**AVAILABLE DATA:**
********
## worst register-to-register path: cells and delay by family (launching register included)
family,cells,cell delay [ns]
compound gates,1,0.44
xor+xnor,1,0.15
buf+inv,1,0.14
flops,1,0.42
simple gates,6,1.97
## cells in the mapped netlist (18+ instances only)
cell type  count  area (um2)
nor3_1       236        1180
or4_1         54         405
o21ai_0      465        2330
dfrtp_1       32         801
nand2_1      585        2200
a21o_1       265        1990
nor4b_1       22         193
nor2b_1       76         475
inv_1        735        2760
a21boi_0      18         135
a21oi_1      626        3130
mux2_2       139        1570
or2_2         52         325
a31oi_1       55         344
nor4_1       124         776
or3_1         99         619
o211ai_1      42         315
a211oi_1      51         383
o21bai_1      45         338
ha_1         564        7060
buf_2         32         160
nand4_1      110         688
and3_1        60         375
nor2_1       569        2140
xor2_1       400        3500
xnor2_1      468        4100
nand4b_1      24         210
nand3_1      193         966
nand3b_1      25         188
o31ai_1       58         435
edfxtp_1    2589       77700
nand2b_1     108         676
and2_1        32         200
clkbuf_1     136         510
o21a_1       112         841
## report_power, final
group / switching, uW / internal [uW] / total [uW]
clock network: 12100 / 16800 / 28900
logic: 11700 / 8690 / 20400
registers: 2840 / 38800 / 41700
### src/rtl/greedy_change_dispenser_macros.svh
// Assertion macros used by the greedy change dispenser top module.
`ifndef GREEDY_CHANGE_DISPENSER_MACROS_SVH
`define GREEDY_CHANGE_DISPENSER_MACROS_SVH

// Checks that the consequent holds in the same cycle as the antecedent.
`define GCD_ASSERT_SAME(label, ante, cons, msg) \
  label: assert property (@(posedge clk_i) disable iff (!rst_ni) (ante) |-> (cons)) \
    else $error(msg);

// Checks that the consequent holds in the cycle after the antecedent.
`define GCD_ASSERT_NEXT(label, ante, cons, msg) \
  label: assert property (@(posedge clk_i) disable iff (!rst_ni) (ante) |=> (cons)) \
    else $error(msg);

`endif

### src/rtl/gcd_pkg.sv
// Package with the widths, codes and defaults of the greedy change dispenser.
`timescale 1ns / 1ps

package gcd_pkg;

  // Default parameter values.
  localparam int unsigned MAX_DENOMS_DEF  = 16;
  localparam int unsigned AMOUNT_BITS_DEF = 20;

  // Fixed field widths.
  localparam int unsigned DENOM_W   = 20;
  localparam int unsigned AVAIL_W   = 16;
  localparam int unsigned COUNT_W   = 20;
  localparam int unsigned IDX_IN_W  = 4;
  localparam int unsigned IDX_OUT_W = 4;
  localparam int unsigned KIND_W    = 2;
  localparam int unsigned DIU_W     = 5;
  localparam int unsigned CFG_IDX_W = 1;
  localparam int unsigned CFG_DAT_W = 5;

  // Request opcodes.
  localparam logic OP_WRITE   = 1'b0;
  localparam logic OP_REQUEST = 1'b1;

  // Result kinds.
  localparam logic [KIND_W-1:0] KIND_COUNT    = 2'd0;
  localparam logic [KIND_W-1:0] KIND_NOCHANGE = 2'd1;
  localparam logic [KIND_W-1:0] KIND_DONE     = 2'd2;

  // Configuration register indexes.
  localparam logic [CFG_IDX_W-1:0] CFG_DENOMS_IN_USE = 1'b0;
  localparam logic [CFG_IDX_W-1:0] CFG_USE_LIMITS    = 1'b1;

endpackage
$ cat src/design/letter_filter_sort.sv
// ----------------------------------------------------------------------------
// letter_filter_sort: counting sort of the letters of a byte string
// Keeps ASCII letters folded to lower case and returns them sorted.
// ----------------------------------------------------------------------------
// Usage:
// The req channel takes one byte of a string per item; end_of_string marks
// the last byte. Letters are counted in a 26-entry RAM by a read-modify-write
// pipeline with forwarding, so while a string streams in the block takes one
// item per cycle. Non-letters are ignored; letters beyond MAX_LEN are dropped
// and the whole run is flagged overflow.
// After the last byte the block stops taking items and walks the count RAM:
// a drain state lets the pipeline finish, then each letter entry visited is
// read and loaded and each of its results emitted, each entry being zeroed as
// it is read. A string without letters gives one item with empty_result set.
// The rsp channel is fed from an output register: while it holds an item the
// receiver has not taken, the walk waits, and new bytes are still taken once
// the walk is over. Reset is synchronous: counts read as zero through
// per-entry valid bits, totals and flags clear, and the output goes idle.
// ----------------------------------------------------------------------------
module letter_filter_sort #(
   parameter int MAX_LEN = lfs_pkg::MAX_LEN_DEF
) (
   input  logic      clock,
   input  logic      reset,
   lfs_req_if.sink   req_ch,
   lfs_rsp_if.source rsp_ch
);

   // Counters hold values up to MAX_LEN.
   localparam int CNT_W = $clog2(MAX_LEN + 1);

   lfs_pkg::state_type state_ff, state_in;

   logic [CNT_W-1:0] kept_ff, kept_in;
   logic             dropped_ff, dropped_in;
   logic [CNT_W-1:0] emitted_ff, emitted_in;
   logic [CNT_W-1:0] remain_ff, remain_in;
   logic [lfs_pkg::IDX_W-1:0] idx_ff, idx_in;

   // Increment stage of the read-modify-write pipeline.
   logic                      s1_valid_ff;
   logic [lfs_pkg::IDX_W-1:0] s1_addr_ff;

   // Last increment written, forwarded to a read of the same entry.
   logic                      fwd_valid_ff;
   logic [lfs_pkg::IDX_W-1:0] fwd_addr_ff;
   logic [CNT_W-1:0]          fwd_data_ff;

   // An entry that was never written since reset reads as zero.
   logic [lfs_pkg::ALPHABET-1:0] entry_valid_ff;
   logic                         rd_valid_ff;

   // Output register.
   logic                         rsp_valid_ff;
   logic [lfs_pkg::LETTER_W-1:0] letter_ff, letter_in;
   logic                         final_ff, final_in;
   logic                         empty_ff, empty_in;
   logic                         ovf_ff, ovf_in;
   logic                         rsp_load;

   logic                      req_fire;
   logic                      is_upper, is_lower, is_letter, room;
   logic [lfs_pkg::IDX_W-1:0] slot;
   logic                      count_it;

   logic                      ram_we;
   logic [lfs_pkg::IDX_W-1:0] ram_waddr, ram_raddr;
   logic [CNT_W-1:0]          ram_wdata, ram_rdata, count_rd, base, inc_value;
   logic                      out_free;
   logic                      last_one;

   lfs_ram #(
      .WIDTH (CNT_W),
      .DEPTH (lfs_pkg::ALPHABET)
   ) u_count_ram (
      .clock   (clock),
      .wr_en   (ram_we),
      .wr_addr (ram_waddr),
      .wr_data (ram_wdata),
      .rd_addr (ram_raddr),
      .rd_data (ram_rdata)
   );

   // Input side: only the accumulate state takes bytes.
   assign req_ch.ready = (state_ff == lfs_pkg::ST_ACCUM);
   assign req_fire     = req_ch.valid && req_ch.ready;

   assign is_upper  = (req_ch.char_code >= lfs_pkg::ASCII_UPPER_A) &&
                      (req_ch.char_code <= lfs_pkg::ASCII_UPPER_Z);
   assign is_lower  = (req_ch.char_code >= lfs_pkg::ASCII_LOWER_A) &&
                      (req_ch.char_code <= lfs_pkg::ASCII_LOWER_Z);
   assign is_letter = is_upper || is_lower;
   assign slot      = is_upper ?
                      lfs_pkg::IDX_W'(req_ch.char_code - lfs_pkg::ASCII_UPPER_A) :
                      lfs_pkg::IDX_W'(req_ch.char_code - lfs_pkg::ASCII_LOWER_A);
   assign room      = (kept_ff < CNT_W'(MAX_LEN));
   assign count_it  = req_fire && is_letter && room;

   // The read address follows the incoming letter while accumulating and the
   // walk index otherwise.
   assign ram_raddr = (state_ff == lfs_pkg::ST_ACCUM) ? slot : idx_ff;
   assign count_rd  = rd_valid_ff ? ram_rdata : '0;

   // The read of an entry sees the old value when the previous item wrote the
   // same entry in the same cycle, so that write is forwarded here.
   assign base      = (fwd_valid_ff && (fwd_addr_ff == s1_addr_ff)) ? fwd_data_ff
                                                                     : count_rd;
   assign inc_value = base + CNT_W'(1);

   // One write port: pending increments, or zeroing each entry as it is read.
   assign ram_we    = s1_valid_ff || (state_ff == lfs_pkg::ST_READ);
   assign ram_waddr = s1_valid_ff ? s1_addr_ff : idx_ff;
   assign ram_wdata = s1_valid_ff ? inc_value : '0;

   assign out_free  = !rsp_valid_ff || rsp_ch.ready;
   assign last_one  = ((emitted_ff + CNT_W'(1)) == kept_ff);

   always_comb begin
      state_in   = state_ff;
      kept_in    = kept_ff;
      dropped_in = dropped_ff;
      emitted_in = emitted_ff;
      remain_in  = remain_ff;
      idx_in     = idx_ff;
      rsp_load   = 1'b0;
      letter_in  = '0;
      final_in   = 1'b0;
      empty_in   = 1'b0;
      ovf_in     = dropped_ff;

      case (state_ff)
         lfs_pkg::ST_ACCUM: begin
            if (count_it) begin
               kept_in = kept_ff + CNT_W'(1);
            end
            if (req_fire && is_letter && !room) begin
               dropped_in = 1'b1;
            end
            if (req_fire && req_ch.end_of_string) begin
               state_in = lfs_pkg::ST_DRAIN;
            end
         end
         lfs_pkg::ST_DRAIN: begin
            // The last increment is written during this cycle.
            idx_in   = '0;
            state_in = (kept_ff == '0) ? lfs_pkg::ST_EMPTY : lfs_pkg::ST_READ;
         end
         lfs_pkg::ST_READ: begin
            state_in = lfs_pkg::ST_LOAD;
         end
         lfs_pkg::ST_LOAD: begin
            remain_in = count_rd;
            if (count_rd == '0) begin
               idx_in   = idx_ff + lfs_pkg::IDX_W'(1);
               state_in = lfs_pkg::ST_READ;
            end else begin
               state_in = lfs_pkg::ST_EMIT;
            end
         end
         lfs_pkg::ST_EMIT: begin
            if (out_free) begin
               rsp_load   = 1'b1;
               letter_in  = lfs_pkg::LETTER_W'(lfs_pkg::ASCII_LOWER_A) +
                            lfs_pkg::LETTER_W'(idx_ff);
               final_in   = last_one;
               emitted_in = emitted_ff + CNT_W'(1);
               remain_in  = remain_ff - CNT_W'(1);
               if (last_one) begin
                  kept_in    = '0;
                  dropped_in = 1'b0;
                  emitted_in = '0;
                  state_in   = lfs_pkg::ST_ACCUM;
               end else if (remain_ff == CNT_W'(1)) begin
                  idx_in   = idx_ff + lfs_pkg::IDX_W'(1);
                  state_in = lfs_pkg::ST_READ;
               end
            end
         end
         lfs_pkg::ST_EMPTY: begin
            if (out_free) begin
               rsp_load   = 1'b1;
               final_in   = 1'b1;
               empty_in   = 1'b1;
               kept_in    = '0;
               dropped_in = 1'b0;
               emitted_in = '0;
               state_in   = lfs_pkg::ST_ACCUM;
            end
         end
         default: begin
            state_in = lfs_pkg::ST_ACCUM;
         end
      endcase
   end

   always_ff @(posedge clock) begin
      if (reset) begin
         state_ff       <= lfs_pkg::ST_ACCUM;
         kept_ff        <= '0;
         dropped_ff     <= 1'b0;
         emitted_ff     <= '0;
         s1_valid_ff    <= 1'b0;
         fwd_valid_ff   <= 1'b0;
         entry_valid_ff <= '0;
         rsp_valid_ff   <= 1'b0;
      end else begin
         state_ff     <= state_in;
         kept_ff      <= kept_in;
         dropped_ff   <= dropped_in;
         emitted_ff   <= emitted_in;
         s1_valid_ff  <= count_it;
         fwd_valid_ff <= s1_valid_ff;
         if (ram_we) begin
            entry_valid_ff[ram_waddr] <= 1'b1;
         end
         if (rsp_load) begin
            rsp_valid_ff <= 1'b1;
         end else if (rsp_ch.ready) begin
            rsp_valid_ff <= 1'b0;
         end
      end
   end

   // Payload and datapath registers need no reset.
   always_ff @(posedge clock) begin
      remain_ff   <= remain_in;
      idx_ff      <= idx_in;
      s1_addr_ff  <= slot;
      fwd_addr_ff <= s1_addr_ff;
      fwd_data_ff <= inc_value;
      rd_valid_ff <= entry_valid_ff[ram_raddr];
      if (rsp_load) begin
         letter_ff <= letter_in;
         final_ff  <= final_in;
         empty_ff  <= empty_in;
         ovf_ff    <= ovf_in;
      end
   end

   assign rsp_ch.valid        = rsp_valid_ff;
   assign rsp_ch.letter       = letter_ff;
   assign rsp_ch.final_letter = final_ff;
   assign rsp_ch.empty_result = empty_ff;
   assign rsp_ch.overflow     = ovf_ff;

   // The number of kept letters never passes the capacity.
   a_kept_bound : assert property (@(posedge clock) disable iff (reset)
      kept_ff <= CNT_W'(MAX_LEN))
      else $error("kept letter total exceeds capacity");

   // The walk never emits more letters than were kept.
   a_emit_bound : assert property (@(posedge clock) disable iff (reset)
      emitted_ff <= kept_ff)
      else $error("more letters emitted than kept");

   // The end of a string closes the input until its results are produced.
   a_eos_stall : assert property (@(posedge clock) disable iff (reset)
      req_fire && req_ch.end_of_string |=> !req_ch.ready)
      else $error("input taken right after end of string");

   // An empty result is always the final one and carries the zero letter.
   a_empty_final : assert property (@(posedge clock) disable iff (reset)
      rsp_ch.valid && rsp_ch.empty_result |-> rsp_ch.final_letter &&
      (rsp_ch.letter == '0))
      else $error("empty result not marked final");

endmodule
********
**YOUR ASSIGNMENT:** Working from the material above, retype exactly the lines from the one with "req_ch.valid && req_ch.ready;" through the one with "(kept_ff < CNT_W'(MAX_LEN));", both included, and only those lines.

**OUTPUT OF THE EXERCISE:**
   assign req_fire     = req_ch.valid && req_ch.ready;

   assign is_upper  = (req_ch.char_code >= lfs_pkg::ASCII_UPPER_A) &&
                      (req_ch.char_code <= lfs_pkg::ASCII_UPPER_Z);
   assign is_lower  = (req_ch.char_code >= lfs_pkg::ASCII_LOWER_A) &&
                      (req_ch.char_code <= lfs_pkg::ASCII_LOWER_Z);
   assign is_letter = is_upper || is_lower;
   assign slot      = is_upper ?
                      lfs_pkg::IDX_W'(req_ch.char_code - lfs_pkg::ASCII_UPPER_A) :
                      lfs_pkg::IDX_W'(req_ch.char_code - lfs_pkg::ASCII_LOWER_A);
   assign room      = (kept_ff < CNT_W'(MAX_LEN));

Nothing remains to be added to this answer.